Load Balancing Challenges with NVIDIA GPUs in CCTV Video Decoding


We have a CCTV system where we use NVIDIA GPUs for video decoding. Our current requirement is to monitor GPU decoding and memory usage, and if the usage reaches 80%, we need to automatically switch new streams to the next available GPU.

We have implemented GPU monitoring using NVML, but when multiple streams are initiated simultaneously, they all tend to go to the same GPU. We are looking for an effective strategy or best practices to distribute the streams evenly across multiple GPUs when they are opened concurrently.

Any advice or suggestions on how to achieve this load balancing effectively would be greatly appreciated.

Thank you!


Solution

  • Don't monitor - estimate the load. If you try to measure, you will find that the reported load is fluctuating heavily due to various external factors (e.g. stalled uploads delaying the decoder, accidentally sampling utilization just in between frames etc.), and you will almost certainly under- / overshoot the intended load level.

    The load is almost proportional to the frame rate and video resolution - the later one rounded up to multiple of 128 pixels in both dimensions. This rounding up is due to an undocumented implementation detail of the video decoder, it's processing videos in tiles of this granularity.

    Bitrate or specific encoding details (used or unused codec features) have little to no impact at all. You do have a correction factor for entire codec families only (e.g. H264 vs H265 vs VC-1 vs VP9), but they all compete for resources from the same pool, so you can sum them up trivially.

    You have the same amount of resources available on all models of a generation, it does not scale with clock speeds. Only exception is when the unit explicitly has multiple video decoder units in a single chip, in that case you can simply multiply the available decoding budget. There has been actually very little difference between GPUs since the introduction of the Pascal family (3rd gen NVDEC) either, only the feature set has been extended but not the performance per unit.

    Check https://developer.nvidia.com/video-encode-and-decode-gpu-support-matrix-new , in the rows "Total # of NVDEC" and "NVDEC Generation". That's the only determining factors for the available throughput.

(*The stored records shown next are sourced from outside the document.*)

==> config.mk <==
export PLATFORM = sky130hd
export DESIGN_NAME = rr_mux
export DESIGN_NICKNAME = d
export VERILOG_FILES = /design/src/rtl/rr_mux.sv
export SDC_FILE = /design/constraint.sdc
export NUM_CORES = 1
export LEC_CHECK = 0
export ABC_AREA = 1
export ABC_CLOCK_PERIOD_IN_PS = 2740
export CORE_AREA = 8 8 124 126
export CTS_CLUSTER_DIAMETER = 80
export CTS_CLUSTER_SIZE = 24
export DETAILED_ROUTE_END_ITERATION = 8
export DIE_AREA = 0 0 132 134
export GPL_ROUTABILITY_DRIVEN = 1
export PLACE_DENSITY = 0.77
export SLEW_MARGIN = 15
export SYNTH_ARGS = -nofsm -noshare
export SYNTH_HDL_FRONTEND = slang
export SYNTH_SLANG_ARGS = --single-unit
==> constraint.sdc <==
create_clock -name clk -period 2.74 [get_ports clk]
set_clock_uncertainty 0.05 [all_clocks]
set_input_delay 0.411 -clock clk [delete_from_list [all_inputs] [get_ports clk]]
set_output_delay 0.411 -clock clk [all_outputs]
set_load 0.02 [all_outputs]
==> src/rtl/rr_mux.sv <==
// N-channel valid/ready multiplexer with a single registered output stage.
// Arbitration is round-robin (RR=1) or fixed priority, channel 0 highest (RR=0).
`ifndef WORD
`define WORD 64
`endif

module rr_mux #(
  parameter int WIDTH = `WORD,
  parameter int N     = 4,
  parameter bit RR    = 1'b1
) (
  input  logic                 clk,
  input  logic                 reset,
  input  logic [N*WIDTH-1:0]   in_data,
  input  logic [N-1:0]         in_valid,
  output logic [N-1:0]         in_ready,
  output logic [WIDTH-1:0]     out_data,
  output logic                 out_valid,
  input  logic                 out_ready,
  output logic [$clog2(N)-1:0] out_sel
);

  localparam int SW = $clog2(N);

  logic [SW-1:0]    ptr_q, ptr_d;
  logic [SW-1:0]    sel_q, sel_d;
  logic [WIDTH-1:0] data_q, data_d;
  logic             valid_q, valid_d;

  logic [SW-1:0]    grant_idx_s;
  logic [WIDTH-1:0] grant_data_s;
  logic             grant_any_s;
  logic             stage_free_s;
  logic             in_xfer_s;

  // Arbiter: first valid channel searching upward from ptr (RR) or from 0 (fixed).
  always_comb begin : arb
    int          cand;
    logic [SW-1:0] cand_idx;
    cand         = 0;
    cand_idx     = '0;
    grant_any_s  = 1'b0;
    grant_idx_s  = '0;
    grant_data_s = '0;
    for (int k = 0; k < N; k++) begin
      if (RR) begin
        cand = int'(ptr_q) + k;
        if (cand >= N) begin
          cand = cand - N;
        end else begin
          cand = cand;
        end
      end else begin
        cand = k;
      end
      cand_idx = SW'(cand);
      if (!grant_any_s && in_valid[cand_idx]) begin
        grant_any_s = 1'b1;
        grant_idx_s = cand_idx;
      end else begin
        grant_any_s = grant_any_s;
      end
    end
    for (int i = 0; i < N; i++) begin
      if (SW'(i) == grant_idx_s) begin
        grant_data_s = in_data[i*WIDTH +: WIDTH];
      end else begin
        grant_data_s = grant_data_s;
      end
    end
  end

  // Handshake decode and next-state for the output stage and round-robin pointer.
  always_comb begin
    stage_free_s = !valid_q || out_ready;
    in_xfer_s    = grant_any_s && stage_free_s && !reset;
    in_ready     = '0;
    valid_d      = valid_q;
    data_d       = data_q;
    sel_d        = sel_q;
    ptr_d        = ptr_q;
    for (int i = 0; i < N; i++) begin
      if (in_xfer_s && (SW'(i) == grant_idx_s)) begin
        in_ready[i] = 1'b1;
      end else begin
        in_ready[i] = 1'b0;
      end
    end
    if (in_xfer_s) begin
      valid_d = 1'b1;
      data_d  = grant_data_s;
      sel_d   = grant_idx_s;
      if (RR) begin
        ptr_d = (grant_idx_s == SW'(N-1)) ? '0 : grant_idx_s + SW'(1);
      end else begin
        ptr_d = ptr_q;
      end
    end else if (out_ready) begin
      // Output drained with nothing new arriving: data and index are kept.
      valid_d = 1'b0;
    end else begin
      valid_d = valid_q;
    end
  end

  // State registers with synchronous reset.
  always_ff @(posedge clk) begin
    if (reset) begin
      ptr_q   <= '0;
      sel_q   <= '0;
      data_q  <= '0;
      valid_q <= 1'b0;
    end else begin
      ptr_q   <= ptr_d;
      sel_q   <= sel_d;
      data_q  <= data_d;
      valid_q <= valid_d;
    end
  end

  assign out_data  = data_q;
  assign out_sel   = sel_q;
  assign out_valid = valid_q;

endmodule

==> results of run 1 <==
## layer usage
| layer | part of all wire | vias up |
|---|---|---|
| met3 | 0.073 | 36 |
| li1 | - | 3272 |
| met4 | 0.024 | 0 |
| met5 | 0 | - |
| met1 | 0.38 | 2960 |
| met2 | 0.52 | 274 |
## layout make-up
cell class / instances / area [um2]
clock buffer: 13 / 260
clock inverter: 3 / 67.6
fill: 1165 / 4330
inverter: 19 / 86.3
multi-input combinational: 651 / 3180
sequential: 69 / 1390
tap: 180 / 225
timing repair buffer: 376 / 3960
timing repair inverter: 1 / 8.76
## worst min-delay path: stages (launching register included)
cell	delay, ns
dfxtp_1	0.30
nand3_1	0.07
nand2_1	0.04
## flip-flops by register name, indices dropped and copies added (netlist names)
name       flops
ptr_q          2
out_valid      1
out_data      64
out_sel        2
## Yosys cell counts, drive strengths merged
master / instances
nand2: 365
o21ai: 130
nand3: 75
dfxtp: 69
a21oi: 65
clkbuf: 44
buf: 19
inv: 19
nor2: 9
ha: 4
nand3b: 1
nand4: 1
o21a: 1
## metrics by stage
stage	utilization	setup WS [ns]	total power [mW]	instances	setup TNS [ns]
finish	0.679	-0.0439	14.7	1312	-0.254
global route	0.679	-0.215	16.0	1312	-8.42
CTS	0.645	-0.0177	13.1	1304	-0.105
detailed placement	0.609	-0.373	10.8	1281	-19.49
global placement	0.609	-0.335	10.7	1281	-15.64
floorplan	-	0.0567	7.45	802	0
## cells by family after synthesis
| family | after synthesis | share of synthesized area |
|---|---|---|
| buffers and inverters | 82 | 0.0782 |
| adder cells (fa/ha/maj) | 4 | 0.0109 |
| AND/OR/NAND/NOR | 451 | 0.396 |
| flip-flops | 69 | 0.301 |
| AO/OA/AOI/OAI | 196 | 0.214 |
## power groups by stage
stage | clock network [mW] | registers, mW | logic [mW]
finish | 1.27 | 1.58 | 11.9
global route | 1.33 | 1.62 | 13.0
CTS | 1.29 | 1.56 | 10.2
detailed placement | 0 | 1.58 | 9.25
global placement | 0 | 1.57 | 9.10
floorplan | 0 | 1.93 | 5.52
## repair_timing
| action | 4_1_cts | 5_1_grt |
|---|---|---|
| pin swaps | 3 | 70 |
| hold buffers | 0 | 0 |
| endpoints found under the setup margin | 15 | 68 |
| setup buffers | 4 | 3 |
| gates resized for setup | 55 | 181 |
| cloned | 3 | 6 |
## final timing paths
check,startpoint,to,slack (ns),cells after the start
worst max-delay path,ptr_q[0],in_ready[2],-0.04,16
worst min register to register,out_data[41],out_data[41],0.41,2
worst min-delay path,out_data[41],out_data[41],0.41,2
worst max register to register,ptr_q[0],out_data[30],-0.04,24
==> flow_summary.yaml, run 1 <==
run_status:
  status: "complete, but fails checks"
  violations: "negative setup slack"
sta:
  rsz0062_at_grt: "true"
  setup_viol: 12
  slew_violations: 0
  period_needed_ns: 2.78
  final-hold-violation-count: 0
  worst_slack_ns: -0.0439
  hold_ws_ns: 0.411
  tightest_slew_ns: 0.417
  max_freq_mhz: 359
  finalCritPeriodShare: 1.02
  slew-limit-headroom: 0.722
die:
  core_area_um2: 13500
  die-area_um2: 17700
  fp.dieW_um: 132
  initial_core_util: 0.340
  io_pins: 334
  fp.dieH_um: 134
  rows: 43
routing:
  wl_um: 23000
  drc: 0
  via_per_inst: 4.99
  drtPass1Iterations: 6
  ant_nets: 0
  vias: 6542
  drtIter0Drc: 335
  wire_per_inst_um: 17.5
clock_tree:
  cts_root_buf: "clkbuf_16"
  cts_tree: "done"
  cts_sinks: 69
  numCtsBuffers: 9
  htreeDepth: 3
  clk_latency_ns: 0.32
  clk_path_buf_depth: 2
  path_clk_slew_ns: 0.06
global_route:
  grtUsageMet2: 0.421
  overflow: 0
  grt_pass1_wl_um: 32900
  grt_most_used_layer: "met2"
  grtUsageMet1: 0.262
  grt.total_usage: 0.231
  antenna_found_initial: 0
  grt_max_degree: 70
  grt_pass1_vias: 6150
  grt_use_met3: 0.0587
cells_and_area:
  fin_nets: 1394
  antennaDiodeCount: 0
  finalInstanceArea_um2: 9170
  mostFrequentLayoutCell: "clkdlybuf4s50_1"
  area_delta_synth_final_pct: 99.8
  final_layout_size_suffix_gt1_frac: 0.136
  layout_common_cells: "clkdlybuf4s50_1 (325), nand2_1 (317), o21ai_1 (99), nand3_1 (68), dfxtp_1 (67)"
setup_path:
  worst_setup_path_end_kind: "output port"
  cp_num_buf_inv: 8
  cp_top_family: "buffers and inverters"
  start_kind: "flip-flop"
  worstPathMaxFanout: 6
  worst_ep_required_time_ns: 2.28
  critical_path_class: "reg -> out"
  path_cells: "buf_12 -> clkinv_8 -> nand2_2 -> nand3_2 -> nand2_2 -> inv_1 -> nand3_1 -> nand2_1 -> inv_2 -> nand2_2 -> buf_6 -> buf_12 -> ha_4 -> inv_4 -> nor2_1 -> buf_4"
  slowest_stage: "dfxtp_4"
  crit_top_cell: "nand2_2"
  slowest_delay_ns: 0.38
  crit_arrival_ns: 2.32
power:
  power_density_nw_per_um2: 1610
  switching_power_mw: 7.30
  p_sw_frac: 0.495
  clockPowerShare: 0.086
  p_seq_frac: 0.108
  p_int_mw: 7.43
  peakVddDrop_uv: 1300
  p_leak_nw: 3.96
  combPwrFrac: 0.806
min_path:
  hold_path.class: "reg -> reg"
synth:
  yosysSeqAreaShare: 0.301
  synth_nets: 1069
  yosys_warnings: 0
  synth_area_leaders: "dfxtp_1 (30%), nand2_1 (30%), o21ai_0 (14%)"
  synth.distinct_cells: 22
  synthDominantCellAreaShare: 0.301
  syn_area_um2: 4590
  syn_area_per_cell_um2: 5.72
  ys_ff_latch: 69
  syn-instance-count: 802
  synth_top_area_cell: "dfxtp_1"
placed_design:
  gp_congestion: 0.890
  io_buffers: 333
  hpwl_um: 16400
  dpl-instance-area_um2: 8220
flow_run:
  cap_violations: 0
Note: power is estimated with default switching activity, not from simulation.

    You will have to make an reference measurement for your used GPU families to determine a reference value in "pixels per second" peak throughput rate for the video codec relevant to you - I can no longer recall what the exact numbers were. Use a single 4k video stream for the reference measurement, as it will scale slightly worse than a bunch of concurrent lower resolution streams.

    You can generally run the video decoder unit at up to 95% of the such measured peak througput rate without loosing real-time decoding capabilities.

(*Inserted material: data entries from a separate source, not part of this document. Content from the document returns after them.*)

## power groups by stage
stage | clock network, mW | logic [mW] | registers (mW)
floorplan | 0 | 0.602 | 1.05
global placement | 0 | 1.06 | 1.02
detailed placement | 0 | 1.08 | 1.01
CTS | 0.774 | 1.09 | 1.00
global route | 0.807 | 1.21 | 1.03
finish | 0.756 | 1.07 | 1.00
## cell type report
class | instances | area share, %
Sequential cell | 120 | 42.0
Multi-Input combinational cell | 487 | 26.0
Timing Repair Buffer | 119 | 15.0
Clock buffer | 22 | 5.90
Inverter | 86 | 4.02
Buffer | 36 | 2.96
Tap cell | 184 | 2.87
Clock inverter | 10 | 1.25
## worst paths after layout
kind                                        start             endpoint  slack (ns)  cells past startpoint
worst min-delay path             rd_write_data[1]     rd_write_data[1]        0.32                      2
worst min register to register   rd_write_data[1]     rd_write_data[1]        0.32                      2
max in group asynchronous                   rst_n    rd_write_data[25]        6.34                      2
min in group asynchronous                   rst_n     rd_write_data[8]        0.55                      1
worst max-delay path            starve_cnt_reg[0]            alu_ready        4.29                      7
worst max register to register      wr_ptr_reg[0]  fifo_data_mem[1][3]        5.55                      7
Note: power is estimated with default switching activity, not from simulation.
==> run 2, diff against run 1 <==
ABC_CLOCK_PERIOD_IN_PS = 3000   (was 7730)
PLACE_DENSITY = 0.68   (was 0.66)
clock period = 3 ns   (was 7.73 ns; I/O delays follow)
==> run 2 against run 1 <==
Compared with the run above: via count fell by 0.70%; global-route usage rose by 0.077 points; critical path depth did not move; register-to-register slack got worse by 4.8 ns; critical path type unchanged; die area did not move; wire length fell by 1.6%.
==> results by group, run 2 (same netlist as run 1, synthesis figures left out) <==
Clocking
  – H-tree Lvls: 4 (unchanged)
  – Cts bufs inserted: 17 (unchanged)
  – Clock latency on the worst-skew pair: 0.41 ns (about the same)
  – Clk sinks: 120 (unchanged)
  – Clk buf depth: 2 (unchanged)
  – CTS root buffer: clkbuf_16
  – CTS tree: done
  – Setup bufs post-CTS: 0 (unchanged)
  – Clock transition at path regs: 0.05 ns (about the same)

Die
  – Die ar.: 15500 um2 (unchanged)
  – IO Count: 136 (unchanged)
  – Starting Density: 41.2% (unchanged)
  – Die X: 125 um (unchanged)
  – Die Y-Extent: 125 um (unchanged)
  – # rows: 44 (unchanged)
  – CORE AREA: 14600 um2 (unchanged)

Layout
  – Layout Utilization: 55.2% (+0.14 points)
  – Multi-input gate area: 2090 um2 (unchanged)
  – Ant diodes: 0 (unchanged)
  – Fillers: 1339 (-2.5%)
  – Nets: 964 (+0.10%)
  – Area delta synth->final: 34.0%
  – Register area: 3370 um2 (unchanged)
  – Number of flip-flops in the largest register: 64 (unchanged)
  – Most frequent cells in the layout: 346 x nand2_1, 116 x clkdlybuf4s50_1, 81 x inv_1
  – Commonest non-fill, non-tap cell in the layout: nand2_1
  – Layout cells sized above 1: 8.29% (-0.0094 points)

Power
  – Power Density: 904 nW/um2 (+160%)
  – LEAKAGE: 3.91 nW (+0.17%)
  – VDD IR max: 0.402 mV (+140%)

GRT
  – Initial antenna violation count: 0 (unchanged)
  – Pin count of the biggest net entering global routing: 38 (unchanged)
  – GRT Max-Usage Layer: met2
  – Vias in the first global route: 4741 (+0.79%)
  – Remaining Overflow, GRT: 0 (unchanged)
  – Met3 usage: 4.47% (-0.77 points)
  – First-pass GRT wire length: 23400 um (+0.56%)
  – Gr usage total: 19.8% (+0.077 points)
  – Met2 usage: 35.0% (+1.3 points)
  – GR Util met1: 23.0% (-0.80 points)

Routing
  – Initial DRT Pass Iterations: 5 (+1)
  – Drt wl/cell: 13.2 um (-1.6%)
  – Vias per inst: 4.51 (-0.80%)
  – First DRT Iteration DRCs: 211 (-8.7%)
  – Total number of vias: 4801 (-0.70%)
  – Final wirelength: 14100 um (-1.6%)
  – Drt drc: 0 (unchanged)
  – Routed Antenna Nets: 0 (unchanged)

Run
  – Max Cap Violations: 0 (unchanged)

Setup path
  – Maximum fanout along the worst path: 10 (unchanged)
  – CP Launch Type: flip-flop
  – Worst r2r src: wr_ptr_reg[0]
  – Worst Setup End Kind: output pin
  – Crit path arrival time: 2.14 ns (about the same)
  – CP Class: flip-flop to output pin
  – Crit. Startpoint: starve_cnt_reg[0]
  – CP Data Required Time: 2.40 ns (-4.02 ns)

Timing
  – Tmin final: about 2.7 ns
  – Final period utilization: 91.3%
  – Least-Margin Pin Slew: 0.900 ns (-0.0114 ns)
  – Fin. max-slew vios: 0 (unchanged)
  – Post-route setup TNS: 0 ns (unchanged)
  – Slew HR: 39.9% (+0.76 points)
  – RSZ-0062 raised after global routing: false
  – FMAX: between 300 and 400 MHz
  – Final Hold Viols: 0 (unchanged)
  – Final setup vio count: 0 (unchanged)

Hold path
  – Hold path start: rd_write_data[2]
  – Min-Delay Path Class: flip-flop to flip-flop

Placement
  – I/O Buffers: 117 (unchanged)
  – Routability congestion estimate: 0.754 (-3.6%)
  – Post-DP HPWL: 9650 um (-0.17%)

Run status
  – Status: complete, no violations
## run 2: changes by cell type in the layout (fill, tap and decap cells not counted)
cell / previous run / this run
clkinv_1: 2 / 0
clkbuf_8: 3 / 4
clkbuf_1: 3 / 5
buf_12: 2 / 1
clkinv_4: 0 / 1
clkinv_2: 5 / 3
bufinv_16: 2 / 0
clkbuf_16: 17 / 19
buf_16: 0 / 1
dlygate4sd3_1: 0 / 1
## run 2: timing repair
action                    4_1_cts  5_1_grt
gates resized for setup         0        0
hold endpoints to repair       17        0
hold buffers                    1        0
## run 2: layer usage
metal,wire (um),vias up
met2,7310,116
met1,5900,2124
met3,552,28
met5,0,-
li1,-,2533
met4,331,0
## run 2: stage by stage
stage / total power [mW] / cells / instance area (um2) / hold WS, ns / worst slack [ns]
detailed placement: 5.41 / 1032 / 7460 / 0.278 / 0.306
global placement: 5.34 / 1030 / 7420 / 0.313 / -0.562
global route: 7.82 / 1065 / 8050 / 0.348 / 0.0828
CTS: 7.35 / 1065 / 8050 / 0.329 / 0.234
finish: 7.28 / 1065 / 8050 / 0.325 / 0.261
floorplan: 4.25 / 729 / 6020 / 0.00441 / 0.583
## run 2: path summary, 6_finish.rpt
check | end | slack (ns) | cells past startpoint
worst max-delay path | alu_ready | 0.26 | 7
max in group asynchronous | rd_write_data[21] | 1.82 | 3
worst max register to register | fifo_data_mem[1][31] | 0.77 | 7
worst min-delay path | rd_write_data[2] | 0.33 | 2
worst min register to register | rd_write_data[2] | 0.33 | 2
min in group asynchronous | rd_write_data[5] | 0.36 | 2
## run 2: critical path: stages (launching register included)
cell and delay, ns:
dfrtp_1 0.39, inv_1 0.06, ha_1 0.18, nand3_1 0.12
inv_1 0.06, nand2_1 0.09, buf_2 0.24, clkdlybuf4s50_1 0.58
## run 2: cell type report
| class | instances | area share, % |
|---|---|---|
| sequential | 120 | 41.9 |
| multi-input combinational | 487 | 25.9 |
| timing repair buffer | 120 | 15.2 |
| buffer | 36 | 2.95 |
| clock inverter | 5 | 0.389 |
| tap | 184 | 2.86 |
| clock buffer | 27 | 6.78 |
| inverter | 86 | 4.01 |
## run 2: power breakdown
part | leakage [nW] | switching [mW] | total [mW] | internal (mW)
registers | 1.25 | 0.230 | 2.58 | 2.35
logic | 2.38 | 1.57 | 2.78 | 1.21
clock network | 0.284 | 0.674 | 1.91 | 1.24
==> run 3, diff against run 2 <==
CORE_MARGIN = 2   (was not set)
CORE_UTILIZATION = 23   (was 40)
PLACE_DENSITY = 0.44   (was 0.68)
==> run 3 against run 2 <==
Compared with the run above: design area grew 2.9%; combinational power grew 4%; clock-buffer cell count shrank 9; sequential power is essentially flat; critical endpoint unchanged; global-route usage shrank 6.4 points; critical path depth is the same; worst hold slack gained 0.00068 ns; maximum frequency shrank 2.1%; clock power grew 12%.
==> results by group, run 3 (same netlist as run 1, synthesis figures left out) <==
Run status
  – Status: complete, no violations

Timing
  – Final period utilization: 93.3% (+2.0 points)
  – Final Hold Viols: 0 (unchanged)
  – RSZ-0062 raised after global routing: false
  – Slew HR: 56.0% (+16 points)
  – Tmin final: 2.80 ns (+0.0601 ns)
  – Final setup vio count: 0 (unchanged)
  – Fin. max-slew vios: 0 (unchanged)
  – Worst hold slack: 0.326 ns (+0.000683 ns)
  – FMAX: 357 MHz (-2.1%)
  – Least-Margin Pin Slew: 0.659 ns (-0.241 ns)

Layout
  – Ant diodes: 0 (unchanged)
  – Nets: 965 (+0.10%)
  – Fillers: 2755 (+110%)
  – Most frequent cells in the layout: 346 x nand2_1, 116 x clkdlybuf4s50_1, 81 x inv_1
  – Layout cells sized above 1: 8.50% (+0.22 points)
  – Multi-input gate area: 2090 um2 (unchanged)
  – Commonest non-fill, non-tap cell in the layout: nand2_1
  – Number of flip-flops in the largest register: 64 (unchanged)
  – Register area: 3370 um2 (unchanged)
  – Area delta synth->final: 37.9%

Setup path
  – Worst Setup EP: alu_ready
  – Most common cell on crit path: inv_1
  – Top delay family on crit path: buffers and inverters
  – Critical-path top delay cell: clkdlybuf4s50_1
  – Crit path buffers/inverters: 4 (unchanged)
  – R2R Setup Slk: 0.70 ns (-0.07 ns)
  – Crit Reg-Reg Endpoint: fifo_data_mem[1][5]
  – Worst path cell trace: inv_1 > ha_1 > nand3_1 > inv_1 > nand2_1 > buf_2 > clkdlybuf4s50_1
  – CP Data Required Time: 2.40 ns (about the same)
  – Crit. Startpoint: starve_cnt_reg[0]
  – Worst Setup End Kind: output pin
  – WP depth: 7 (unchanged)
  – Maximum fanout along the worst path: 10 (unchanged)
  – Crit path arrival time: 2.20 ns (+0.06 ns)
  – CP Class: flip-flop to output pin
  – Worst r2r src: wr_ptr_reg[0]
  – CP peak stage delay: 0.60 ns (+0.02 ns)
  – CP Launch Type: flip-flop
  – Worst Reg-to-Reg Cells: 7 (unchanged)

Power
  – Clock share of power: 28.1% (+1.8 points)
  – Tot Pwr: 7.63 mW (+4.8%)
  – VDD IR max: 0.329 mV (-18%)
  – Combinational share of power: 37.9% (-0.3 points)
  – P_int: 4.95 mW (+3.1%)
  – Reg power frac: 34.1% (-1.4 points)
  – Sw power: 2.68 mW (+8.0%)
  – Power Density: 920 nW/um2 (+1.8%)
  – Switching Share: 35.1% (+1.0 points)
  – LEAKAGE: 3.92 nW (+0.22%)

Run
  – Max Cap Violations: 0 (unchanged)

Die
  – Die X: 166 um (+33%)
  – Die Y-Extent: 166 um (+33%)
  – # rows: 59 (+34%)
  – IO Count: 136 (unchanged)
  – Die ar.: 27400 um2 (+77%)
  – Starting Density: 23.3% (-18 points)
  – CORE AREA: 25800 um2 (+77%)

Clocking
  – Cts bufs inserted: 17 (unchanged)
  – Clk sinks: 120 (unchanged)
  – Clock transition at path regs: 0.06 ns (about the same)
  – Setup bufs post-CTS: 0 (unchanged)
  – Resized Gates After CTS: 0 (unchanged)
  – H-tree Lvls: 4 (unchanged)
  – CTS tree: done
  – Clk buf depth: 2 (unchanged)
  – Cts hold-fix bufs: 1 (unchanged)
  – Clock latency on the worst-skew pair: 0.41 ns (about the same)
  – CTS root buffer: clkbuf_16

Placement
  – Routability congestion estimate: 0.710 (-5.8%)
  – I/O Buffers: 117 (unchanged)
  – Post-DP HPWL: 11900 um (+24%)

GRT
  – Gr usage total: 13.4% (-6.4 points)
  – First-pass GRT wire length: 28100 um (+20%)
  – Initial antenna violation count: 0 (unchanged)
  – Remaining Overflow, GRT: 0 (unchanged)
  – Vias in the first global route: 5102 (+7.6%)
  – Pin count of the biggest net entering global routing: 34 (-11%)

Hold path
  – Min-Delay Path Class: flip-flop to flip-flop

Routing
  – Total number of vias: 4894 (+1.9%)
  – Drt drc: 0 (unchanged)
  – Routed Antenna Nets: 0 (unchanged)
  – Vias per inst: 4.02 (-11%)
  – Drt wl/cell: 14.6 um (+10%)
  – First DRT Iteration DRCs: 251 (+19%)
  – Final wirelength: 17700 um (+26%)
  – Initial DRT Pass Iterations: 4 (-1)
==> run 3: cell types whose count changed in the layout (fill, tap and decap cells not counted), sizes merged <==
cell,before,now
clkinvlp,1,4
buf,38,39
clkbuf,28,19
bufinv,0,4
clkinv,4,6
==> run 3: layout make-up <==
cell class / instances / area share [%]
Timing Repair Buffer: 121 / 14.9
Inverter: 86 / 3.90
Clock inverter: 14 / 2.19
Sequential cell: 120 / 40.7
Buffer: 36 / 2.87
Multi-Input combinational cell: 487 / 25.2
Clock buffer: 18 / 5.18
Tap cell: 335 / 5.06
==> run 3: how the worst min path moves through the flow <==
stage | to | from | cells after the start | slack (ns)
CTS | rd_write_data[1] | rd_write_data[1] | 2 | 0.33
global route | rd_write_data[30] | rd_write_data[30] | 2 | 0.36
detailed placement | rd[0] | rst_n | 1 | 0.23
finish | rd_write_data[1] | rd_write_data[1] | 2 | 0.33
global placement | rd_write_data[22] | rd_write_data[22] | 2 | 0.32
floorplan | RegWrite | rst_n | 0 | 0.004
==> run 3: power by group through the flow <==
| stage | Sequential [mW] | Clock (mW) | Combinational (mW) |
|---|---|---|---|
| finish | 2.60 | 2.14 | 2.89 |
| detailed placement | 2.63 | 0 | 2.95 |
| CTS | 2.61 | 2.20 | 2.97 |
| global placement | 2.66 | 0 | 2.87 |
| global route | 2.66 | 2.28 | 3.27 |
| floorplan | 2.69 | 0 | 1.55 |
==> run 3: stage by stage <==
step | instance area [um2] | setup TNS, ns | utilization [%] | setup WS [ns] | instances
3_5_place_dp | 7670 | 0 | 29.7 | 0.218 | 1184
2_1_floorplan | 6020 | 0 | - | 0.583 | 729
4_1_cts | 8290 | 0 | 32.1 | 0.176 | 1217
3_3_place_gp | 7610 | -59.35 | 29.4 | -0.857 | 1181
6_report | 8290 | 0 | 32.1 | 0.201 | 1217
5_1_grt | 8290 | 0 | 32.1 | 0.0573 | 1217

    Video decoder throughput is independent from compute or graphics loads on the shader units.

    Don't try to apply this logic to any of the models with a 64bit GDDR4 or slower memory interface - they don't have enough memory bandwidth in order to achieve full throughout on the decoder unit. Likewise, may generally want to avoid saturating the memory bandwidth by shader work, both will stall the video decoder unit.

    We are looking for an effective strategy or best practices to distribute the streams evenly across multiple GPUs when they are opened concurrently.

    There is really no benefit to distributing eagerly. You will find that if you correctly predict the utilization such that it is guaranteed to stay below 100%, you will achieve the same user experience but at a lower power consumption.